# TASK DIRECTIONS:
Check each line of the records for "layer"; collect those that have it.

= = = = =

`src/rtl/csr_access_unit_if.sv`:
```
// Request/response bundle between an instruction pipeline, the CSR access unit and the CSR file.
// The slave modport is the access unit; the master modport is everything around it.
interface csr_access_unit_if;
    logic        start;
    logic [2:0]  funct3;
    logic [11:0] csr_addr_in;
    logic [4:0]  rs1_idx;
    logic [4:0]  rd_idx;
    logic [31:0] rs1_data;
    logic [31:0] csr_read_data;
    logic [11:0] csr_addr;
    logic        csr_read_en;
    logic        csr_write_en;
    logic [31:0] csr_write_data;
    logic        busy;
    logic        done;
    logic        illegal;
    logic        rd_wen;
    logic [31:0] rd_data;

    modport slave (
        input  start, funct3, csr_addr_in, rs1_idx, rd_idx, rs1_data, csr_read_data,
        output csr_addr, csr_read_en, csr_write_en, csr_write_data,
        output busy, done, illegal, rd_wen, rd_data
    );

    modport master (
        output start, funct3, csr_addr_in, rs1_idx, rd_idx, rs1_data, csr_read_data,
        input  csr_addr, csr_read_en, csr_write_en, csr_write_data,
        input  busy, done, illegal, rd_wen, rd_data
    );
endinterface

```
`src/rtl/csr_access_unit.sv`:
```
// Executes one Zicsr instruction as read/modify/write against a CSR file; 3 cycles start->done (2 if a phase is skipped, 1 if illegal).
// No backpressure: start is only honoured in IDLE and is dropped while busy.
module csr_access_unit #(
    parameter int unsigned IMPL_CHECK = 1
) (
    input logic              clk,
    input logic              reset,
    csr_access_unit_if.slave bus
);
    typedef enum logic [1:0] {IDLE, READ, WRITE, DONE} state_t;

    state_t      state;
    logic [2:0]  funct3_q;
    logic [11:0] addr_q;
    logic [4:0]  rs1_idx_q;
    logic [4:0]  rd_idx_q;
    logic [31:0] rs1_data_q;
    logic [31:0] old_q;
    logic        did_read_q;
    logic [31:0] write_data_q;
    logic [31:0] rd_data_q;
    logic        busy_q;
    logic        done_q;
    logic        illegal_q;
    logic        rd_wen_q;
    logic        read_en_q;
    logic        write_en_q;

    function automatic logic [31:0] apply_op(input logic [1:0] op, input logic [31:0] old,
                                             input logic [31:0] src);
        case (op)
            2'b01:   return src;
            2'b10:   return old | src;
            default: return old & ~src;
        endcase
    endfunction

    function automatic logic impl_addr(input logic [11:0] a);
        return a inside {12'h300, 12'h301, 12'h305, 12'h341, 12'h342};
    endfunction

    logic        legal_in;
    logic        rw_in;
    logic        rw_q;
    logic [31:0] src_in;
    logic [31:0] src_q;

    assign legal_in = (bus.funct3[1:0] != 2'b00) && ((IMPL_CHECK == 0) || impl_addr(bus.csr_addr_in));
    assign rw_in    = (bus.funct3[1:0] == 2'b01);
    assign rw_q     = (funct3_q[1:0] == 2'b01);
    assign src_in   = bus.funct3[2] ? {27'b0, bus.rs1_idx} : bus.rs1_data;
    assign src_q    = funct3_q[2] ? {27'b0, rs1_idx_q} : rs1_data_q;

    always_ff @(posedge clk or posedge reset) begin
        if (reset) begin
            state        <= IDLE;
            funct3_q     <= '0;
            addr_q       <= '0;
            rs1_idx_q    <= '0;
            rd_idx_q     <= '0;
            rs1_data_q   <= '0;
            old_q        <= '0;
            did_read_q   <= 1'b0;
            write_data_q <= '0;
            rd_data_q    <= '0;
            busy_q       <= 1'b0;
            done_q       <= 1'b0;
            illegal_q    <= 1'b0;
            rd_wen_q     <= 1'b0;
            read_en_q    <= 1'b0;
            write_en_q   <= 1'b0;
        end else begin
            case (state)
                IDLE: begin
                    done_q   <= 1'b0;
                    rd_wen_q <= 1'b0;
                    if (bus.start) begin
                        funct3_q   <= bus.funct3;
                        addr_q     <= bus.csr_addr_in;
                        rs1_idx_q  <= bus.rs1_idx;
                        rd_idx_q   <= bus.rd_idx;
                        rs1_data_q <= bus.rs1_data;
                        illegal_q  <= !legal_in;
                        busy_q     <= 1'b1;
                        if (!legal_in) begin
                            state      <= DONE;
                            done_q     <= 1'b1;
                            rd_data_q  <= '0;
                            did_read_q <= 1'b0;
                        end else if (rw_in && bus.rd_idx == 5'd0) begin
                            // Plain write with rd=x0: the old value is never needed.
                            state        <= WRITE;
                            write_en_q   <= 1'b1;
                            write_data_q <= apply_op(bus.funct3[1:0], 32'd0, src_in);
                            did_read_q   <= 1'b0;
                        end else begin
                            state      <= READ;
                            read_en_q  <= 1'b1;
                            did_read_q <= 1'b1;
                        end
                    end
                end
                READ: begin
                    read_en_q <= 1'b0;
                    old_q     <= bus.csr_read_data;
                    if (!rw_q && rs1_idx_q == 5'd0) begin
                        state     <= DONE;
                        done_q    <= 1'b1;
                        rd_data_q <= bus.csr_read_data;
                        rd_wen_q  <= (rd_idx_q != 5'd0);
                    end else begin
                        // Modify from the live read data; old_q only lands at this same edge.
                        state        <= WRITE;
                        write_en_q   <= 1'b1;
                        write_data_q <= apply_op(funct3_q[1:0], bus.csr_read_data, src_q);
                    end
                end
                WRITE: begin
                    write_en_q <= 1'b0;
                    state      <= DONE;
                    done_q     <= 1'b1;
                    rd_data_q  <= did_read_q ? old_q : 32'd0;
                    rd_wen_q   <= did_read_q && (rd_idx_q != 5'd0);
                end
                DONE: begin
                    done_q   <= 1'b0;
                    rd_wen_q <= 1'b0;
                    busy_q   <= 1'b0;
                    state    <= IDLE;
                end
                default: state <= IDLE;
            endcase
        end
    end

    assign bus.csr_addr       = addr_q;
    assign bus.csr_read_en    = read_en_q;
    assign bus.csr_write_en   = write_en_q;
    assign bus.csr_write_data = write_data_q;
    assign bus.busy           = busy_q;
    assign bus.done           = done_q;
    assign bus.illegal        = illegal_q;
    assign bus.rd_wen         = rd_wen_q;
    assign bus.rd_data        = rd_data_q;
endmodule

```
`src/flat_wrapper.sv`:
```
// flat-port wrapper written by rule: the top's interface ports become plain ports
module csr_access_unit_flat 
#(
    parameter int unsigned IMPL_CHECK = 1
)
  (clk, reset, bus_start, bus_funct3, bus_csr_addr_in, bus_rs1_idx, bus_rd_idx, bus_rs1_data, bus_csr_read_data, bus_csr_addr, bus_csr_read_en, bus_csr_write_en, bus_csr_write_data, bus_busy, bus_done, bus_illegal, bus_rd_wen, bus_rd_data);
  csr_access_unit_if bus_i ();
  input logic clk;
  input logic reset;
  input wire logic [$bits(bus_i.start)-1:0] bus_start;
  input wire logic [$bits(bus_i.funct3)-1:0] bus_funct3;
  input wire logic [$bits(bus_i.csr_addr_in)-1:0] bus_csr_addr_in;
  input wire logic [$bits(bus_i.rs1_idx)-1:0] bus_rs1_idx;
  input wire logic [$bits(bus_i.rd_idx)-1:0] bus_rd_idx;
  input wire logic [$bits(bus_i.rs1_data)-1:0] bus_rs1_data;
  input wire logic [$bits(bus_i.csr_read_data)-1:0] bus_csr_read_data;
  output wire logic [$bits(bus_i.csr_addr)-1:0] bus_csr_addr;
  output wire logic [$bits(bus_i.csr_read_en)-1:0] bus_csr_read_en;
  output wire logic [$bits(bus_i.csr_write_en)-1:0] bus_csr_write_en;
  output wire logic [$bits(bus_i.csr_write_data)-1:0] bus_csr_write_data;
  output wire logic [$bits(bus_i.busy)-1:0] bus_busy;
  output wire logic [$bits(bus_i.done)-1:0] bus_done;
  output wire logic [$bits(bus_i.illegal)-1:0] bus_illegal;
  output wire logic [$bits(bus_i.rd_wen)-1:0] bus_rd_wen;
  output wire logic [$bits(bus_i.rd_data)-1:0] bus_rd_data;
  assign bus_i.start = bus_start;
  assign bus_i.funct3 = bus_funct3;
  assign bus_i.csr_addr_in = bus_csr_addr_in;
  assign bus_i.rs1_idx = bus_rs1_idx;
  assign bus_i.rd_idx = bus_rd_idx;
  assign bus_i.rs1_data = bus_rs1_data;
  assign bus_i.csr_read_data = bus_csr_read_data;
  assign bus_csr_addr = bus_i.csr_addr;
  assign bus_csr_read_en = bus_i.csr_read_en;
  assign bus_csr_write_en = bus_i.csr_write_en;
  assign bus_csr_write_data = bus_i.csr_write_data;
  assign bus_busy = bus_i.busy;
  assign bus_done = bus_i.done;
  assign bus_illegal = bus_i.illegal;
  assign bus_rd_wen = bus_i.rd_wen;
  assign bus_rd_data = bus_i.rd_data;
  csr_access_unit #(.IMPL_CHECK(IMPL_CHECK)) u_core (.clk(clk), .reset(reset), .bus(bus_i));
endmodule
```
`config.mk`:
```
export PLATFORM = sky130hd
export DESIGN_NAME = csr_access_unit_flat
export DESIGN_NICKNAME = d
export VERILOG_FILES = /design/src/rtl/csr_access_unit_if.sv /design/src/rtl/csr_access_unit.sv /design/src/flat_wrapper.sv
export SDC_FILE = /design/constraint.sdc
export NUM_CORES = 1
export LEC_CHECK = 0
export ABC_AREA = 1
export CAP_MARGIN = 20
export CORE_AREA = 2 2 131 133
export DETAILED_ROUTE_END_ITERATION = 10
export DIE_AREA = 0 0 133 135
export HOLD_SLACK_MARGIN = 0.08
export PLACE_DENSITY_LB_ADDON = 0.25
export SYNTH_ARGS = -nofsm -noshare
export SYNTH_HDL_FRONTEND = slang
export SYNTH_SLANG_ARGS = --single-unit
```
`constraint.sdc`:
```
create_clock -name clk -period 7.18 [get_ports clk]
set_input_delay 2.154 -clock clk [delete_from_list [all_inputs] [get_ports clk]]
set_output_delay 2.154 -clock clk [all_outputs]
set_load 0.02 [all_outputs]
```
==> metrics.cfg <==
[synth]
ys_warn_count=0
synth_edf_count=0
netlist_area_sq_um=8397
synth.area.mux_share_pct=0
synthArstFlopShare_pct=100.0
synthCells=1110
avgSynthCellArea_sq_um=7.565
ys_ff_latch=162
syn-num-nets=1211
synth_top_area_share_pct=48.28
synth-simple-area-share_pct=31.58
synth_top_family_by_area=simple AND/OR/NAND/NOR gates
synth_compound_area_share_pct=11.18
synth_area_leaders=dfrtp_1 48%, nand2_1 21%, o21ai_0 6.9%
synthAdderAreaFrac_pct=1.341
synthDistinctLibCells=27
ys.flop_type=dfrtp_1
yosysTopAreaCell=dfrtp_1
synthXorXnorAreaFrac_pct=0
ys_seq_area_share_pct=48.28

[grt]
gr-total-overflow=0
first_global_vias=7059
grt_pass1_wl_microns=36460
grt_max_degree=109
grt_usage_pct=25.65
antenna_found_initial=0

[placed_design]
dp_hpwl_microns=15210
io_buffers=173
gp_congestion=0.8418
dpl-instance-area_sq_um=10100

[final_layout]
drive_gt1_share_pct=7.668
nets=1340
syn2layout_area_growth_pct=27.63
diodes=0
design_area_sq_um=10720

[clock_tree]
cts_tree=yes
clk_latency_ns=0.43
cts-root-buf=clkbuf_16
post_cts_buffers=0
clock_sinks=162
htree_levels=4
clock_path_buffers=2
clkSlewWorstSetupHoldPaths_ns=0.06
ctsResizeCount=0
postCtsHoldBufs=0
cts_buffers=17

[route]
wl_microns=22880
dr.pass1.iters=5
vias=7823
viasPerCell=5.315
ant_nets=0
wl_per_cell_microns=15.54
drtIter0Drc=741
drc_errors=0

[hold_path]
hold_path.class=register to register

[floorplanning]
io_pins=174
dieArea_sq_um=17960
die_w_microns=133
rows=47
core_sq_um=16410
initial_core_util_pct=51.18
die_h_microns=135

[critical_path]
endpoint=u_core.bus.csr_write_data[23]$_DFFE_PP0P_
reg2reg_depth=9
crit_required_ns=7.49
r2r_end=u_core.bus.csr_write_data[23]$_DFFE_PP0P_
rr_startpoint=u_core.state[1]$_DFFE_PP0N_
path_max_fanout=60
regToRegSetupSlack_ns=3.51
max_stage_delay_ns=0.75
slowest_stage=inv_2
critical_path_class=input pin to register
worstPathCellList=clkdlybuf4s50_1 > nand2_2 > inv_2 > nor2_2 > nor2_4 > nand3_2 > nand2_1 > nand2_1
arrival_ns=5.30
cp-startpoint=bus_start
crit_path_end_kind=register
worst_setup_path_start_kind=input pin
cp_common_cell=nand2_1

[sta]
skew_ns=0.007245
max_freq_mhz=200.2
finalMaxSlewViolations=0
hold_viol_final=0
post-route-period-util_pct=69.58
worst_pin_slew_ns=1.038
relSlewSlack_pct=30.66
rsz0062_at_grt=false
fin_crit_ns=4.996
setup_violations=0
fin_setup_tns_ns=0

[power_and_ir_drop]
p_clk_share_pct=18.7
seqPwrFrac_pct=30.3
vdd_drop_max_uv=293.1
switching_share_pct=45.80
p_sw_mw=2.191
power.internal_mw=2.593
pwr_density_cell_nw_per_um2=446.4
power.leakage_nw=5.317
pwr-share-comb_pct=51.0

[run_status]
outcome=finished clean

[flow_run]
drv_cap=0

## sequential cells by signal, indices dropped and copies added (netlist names)
name                       cells
u_core.state                   2
u_core.rs1_idx_q               5
u_core.bus.csr_write_en        1
u_core.bus.csr_write_data     32
u_core.bus.busy                1
u_core.bus.rd_data            32
u_core.bus.csr_addr           12
u_core.rs1_data_q             32
u_core.rd_idx_q                5
u_core.bus.rd_wen              1
u_core.bus.illegal             1
u_core.old_q                  32
u_core.bus.done                1
u_core.bus.csr_read_en         1
u_core.did_read_q              1
u_core.funct3_q                3
## cells in the final DEF, fill, tap and decap left out, drive strengths merged
master	synthesis	routed
clkbuf	32	19
a21oi	3	3
o211a	1	1
nand4	36	36
nand3	83	83
buf	39	8
nand2	482	482
bufinv	0	1
dfrtp	162	162
nor2	32	32
o211ai	5	5
or2	2	2
nor4	1	1
o22ai	1	1
inv	73	77
o21ai	149	149
clkinvlp	0	3
clkdlybuf4s50	0	173
ha	9	9
clkinv	0	5
## cell families (layout without fill, tap and decap cells)
| kind of cell | count (synthesis) | after routing |
|---|---|---|
| and+or+nand+nor | 636 | 636 |
| DFF | 162 | 162 |
| adders and majority gates | 9 | 9 |
| AOI/OAI and AO/OA | 159 | 159 |
| buffers and inverters | 144 | 286 |
## critical path: cells and delay by family
kind	cells	cell delay, ns
buffers and inverters	2	1.28
AND/OR/NAND/NOR	6	1.83
## per-layer routing
layer	vias to the layer above	share of wire, %	routed length (microns)	global-route usage, %
met1	3649	46	10630	37.96
met3	33	6.4	1461	3.529
met4	0	2.4	548	9.140
met2	321	45	10240	38.77
met5	-	0	0	0
li1	3820	-	-	-
## cell usage after synthesis (7+ instances only)
library cell	instances
buf_2	23
buf_4	7
clkbuf_1	32
dfrtp_1	162
ha_1	9
inv_1	68
nand2_1	477
nand3_1	81
nand4_1	36
nor2_1	24
o21ai_0	116
o21ai_2	33
## metrics by stage
stage / util, % / hold WS (ns) / worst slack, ns / cells / total power, mW
6_report: 65.32 / 0.4783 / 2.184 / 1472 / 4.784
5_1_grt: 65.32 / 0.4949 / 1.854 / 1472 / 5.145
4_1_cts: 65.08 / 0.4820 / 2.203 / 1470 / 4.747
3_5_place_dp: 61.54 / 0.4600 / 1.761 / 1438 / 3.845
3_3_place_gp: 61.45 / 0.4594 / 1.894 / 1437 / 3.758
2_1_floorplan: - / 0.4492 / 0.6494 / 1110 / 3.214
## worst min-delay path by stage
stage	slack, ns	cells past startpoint	start	end
5_1_grt	0.49	2	u_core.bus.csr_write_data[10]$_DFFE_PP0P_	u_core.bus.csr_write_data[10]$_DFFE_PP0P_
3_5_place_dp	0.46	2	u_core.bus.csr_write_data[8]$_DFFE_PP0P_	u_core.bus.csr_write_data[8]$_DFFE_PP0P_
6_report	0.48	2	u_core.bus.csr_write_data[10]$_DFFE_PP0P_	u_core.bus.csr_write_data[10]$_DFFE_PP0P_
3_3_place_gp	0.46	2	u_core.bus.csr_write_data[26]$_DFFE_PP0P_	u_core.bus.csr_write_data[26]$_DFFE_PP0P_
2_1_floorplan	0.45	2	u_core.rs1_data_q[10]$_DFFE_PP0P_	u_core.rs1_data_q[10]$_DFFE_PP0P_
4_1_cts	0.48	2	u_core.rs1_data_q[17]$_DFFE_PP0P_	u_core.rs1_data_q[17]$_DFFE_PP0P_
## final cells by class
cell class | count | area [sq um]
clock buffers | 19 | 452.9
multi-input cells | 804 | 3705
repair buffers | 181 | 1823
fillers | 1394 | 5690
well taps | 220 | 275.3
clock inverters | 13 | 127.6
inverters | 73 | 279.0
flip-flops and latches | 162 | 4054
## power groups by stage
| stage | Sequential, mW | Combinational (mW) | Clock [mW] |
|---|---|---|---|
| CTS | 1.45 | 2.40 | 0.902 |
| global placement | 1.45 | 2.31 | 0 |
| detailed placement | 1.46 | 2.39 | 0 |
| floorplan | 1.57 | 1.65 | 0 |
| finish | 1.45 | 2.44 | 0.895 |
| global route | 1.48 | 2.72 | 0.944 |
No activity file was read; power rests on OpenSTA's default activity.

= = = = =

# PROBLEM SOLUTION:
## per-layer routing
layer	vias to the layer above	share of wire, %	routed length (microns)	global-route usage, %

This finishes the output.